# THE PROBLEM
Starting at the top of the entries below, print each line exactly until the line with "buffers and inverters | 60 | 457 | 1.69" has been printed too.

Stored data

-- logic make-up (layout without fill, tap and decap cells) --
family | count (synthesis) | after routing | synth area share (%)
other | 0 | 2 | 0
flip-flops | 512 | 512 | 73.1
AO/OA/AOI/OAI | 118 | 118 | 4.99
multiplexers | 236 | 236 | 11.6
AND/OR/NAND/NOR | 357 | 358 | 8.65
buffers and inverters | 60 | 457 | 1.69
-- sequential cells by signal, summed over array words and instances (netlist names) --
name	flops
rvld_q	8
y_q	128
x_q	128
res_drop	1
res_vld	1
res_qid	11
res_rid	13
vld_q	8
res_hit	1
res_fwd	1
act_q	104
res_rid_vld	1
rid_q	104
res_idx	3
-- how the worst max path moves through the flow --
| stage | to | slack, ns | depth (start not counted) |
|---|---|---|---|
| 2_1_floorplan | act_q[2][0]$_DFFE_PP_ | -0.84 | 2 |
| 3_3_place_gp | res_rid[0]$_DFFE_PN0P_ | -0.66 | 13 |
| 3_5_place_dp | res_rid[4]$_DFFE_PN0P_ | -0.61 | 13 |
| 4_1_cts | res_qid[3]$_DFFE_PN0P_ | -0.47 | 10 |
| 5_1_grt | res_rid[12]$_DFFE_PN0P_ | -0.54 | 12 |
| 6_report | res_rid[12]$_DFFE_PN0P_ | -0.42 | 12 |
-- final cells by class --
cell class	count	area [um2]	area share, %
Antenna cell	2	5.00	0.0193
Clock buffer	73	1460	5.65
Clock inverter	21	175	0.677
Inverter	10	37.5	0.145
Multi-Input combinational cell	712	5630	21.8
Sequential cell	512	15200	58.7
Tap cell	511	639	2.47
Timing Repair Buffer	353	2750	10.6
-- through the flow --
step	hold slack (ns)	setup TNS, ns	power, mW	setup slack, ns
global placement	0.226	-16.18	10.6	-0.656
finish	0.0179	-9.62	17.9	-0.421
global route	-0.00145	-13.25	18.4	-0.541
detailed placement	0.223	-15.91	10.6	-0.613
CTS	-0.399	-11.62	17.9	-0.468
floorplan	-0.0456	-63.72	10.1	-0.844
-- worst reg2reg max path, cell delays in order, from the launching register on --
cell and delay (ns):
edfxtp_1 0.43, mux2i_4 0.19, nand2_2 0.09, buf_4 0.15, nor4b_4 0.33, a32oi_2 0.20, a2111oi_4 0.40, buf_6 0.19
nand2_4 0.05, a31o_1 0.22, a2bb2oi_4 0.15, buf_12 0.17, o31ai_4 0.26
$ cat src/rtl/mapper_rst_sync.sv
module mapper_rst_sync #(
  parameter int unsigned STAGES = 2
) (
  input  logic clk,
  input  logic rst_n,
  output logic rst_sync_n
);
  logic [STAGES-1:0] sync_q;

  always_ff @(posedge clk or negedge rst_n) begin
    if (!rst_n) sync_q <= '0;
    else        sync_q <= {sync_q[STAGES-2:0], 1'b1};
  end

  assign rst_sync_n = sync_q[STAGES-1];
endmodule
$ cat src/rtl/cwg_pkg.sv
package cwg_pkg;

  localparam int SCALE_W = 2;
  localparam int INV_W   = 2;

  typedef enum logic [INV_W-1:0] {
    INV_NONE = 2'd0,
    INV_ALL  = 2'd1,
    INV_MSB  = 2'd2,
    INV_LOW  = 2'd3
  } inv_mode_e;

  // pi/2 in Q28 fixed point
  localparam longint HALF_PI_Q28 = 64'sd421657428;

  // Rounded amp*cos((pi/2)*j/qn), evaluated at elaboration time by an
  // integer Taylor series (eight terms, Q28).
  function automatic int quarter_amp(int j, int qn, int amp);
    longint one;
    longint x;
    longint x2;
    longint term;
    longint sum;
    one  = 64'sd1 <<< 28;
    x    = (HALF_PI_Q28 * longint'(j)) / longint'(qn);
    x2   = (x * x) >>> 28;
    term = one;
    sum  = one;
    for (int n = 1; n <= 8; n++) begin
      term = -(((term * x2) >>> 28) / longint'((2 * n - 1) * (2 * n)));
      sum  = sum + term;
    end
    return int'((sum * longint'(amp) + (one >>> 1)) >>> 28);
  endfunction

endpackage

$ cat src/rtl/cwg_phase.sv
module cwg_phase #(
  parameter int ACC_W = 16,
  parameter int DIV_W = 3,
  parameter int IDX_W = 8
) (
  input  logic             clk,
  input  logic             rst_n,
  input  logic             run,
  input  logic [DIV_W-1:0] div_sel,
  input  logic [ACC_W-1:0] step,
  output logic [IDX_W-1:0] phase_idx
);

  logic [DIV_W-1:0] pre_cnt;
  logic [ACC_W-1:0] acc;
  logic             adv_tick;

  // ">=" so that a divider lowered mid-count fires at once
  assign adv_tick = run && (pre_cnt >= div_sel);

  always_ff @(posedge clk or negedge rst_n) begin
    if (!rst_n) begin
      pre_cnt <= '0;
      acc     <= '0;
    end else if (!run) begin
      pre_cnt <= '0;
      acc     <= '0;
    end else if (adv_tick) begin
      pre_cnt <= '0;
      acc     <= acc + step;
    end else begin
      pre_cnt <= pre_cnt + DIV_W'(1);
    end
  end

  assign phase_idx = acc[ACC_W-1 -: IDX_W];

  AST_OFF_CLEARS: assert property (@(posedge clk) disable iff (!rst_n)
    !run |=> (acc == '0) && (pre_cnt == '0));

  AST_IDLE_HOLDS: assert property (@(posedge clk) disable iff (!rst_n)
    (run && !adv_tick) |=> $stable(acc));

  AST_COUNT_BOUND: assert property (@(posedge clk) disable iff (!rst_n)
    (run && $past(run) && $stable(div_sel)) |-> (pre_cnt <= div_sel));

  AST_DIV0_MOVES: assert property (@(posedge clk) disable iff (!rst_n)
    (run && div_sel == '0 && step != '0) |=> !$stable(acc));

  AST_LATE_WRAP: assert property (@(posedge clk) disable iff (!rst_n)
    (run && pre_cnt > div_sel) |=> (pre_cnt == '0));

endmodule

# EXPECTED ANSWER
-- logic make-up (layout without fill, tap and decap cells) --
family | count (synthesis) | after routing | synth area share (%)
other | 0 | 2 | 0
flip-flops | 512 | 512 | 73.1
AO/OA/AOI/OAI | 118 | 118 | 4.99
multiplexers | 236 | 236 | 11.6
AND/OR/NAND/NOR | 357 | 358 | 8.65
buffers and inverters | 60 | 457 | 1.69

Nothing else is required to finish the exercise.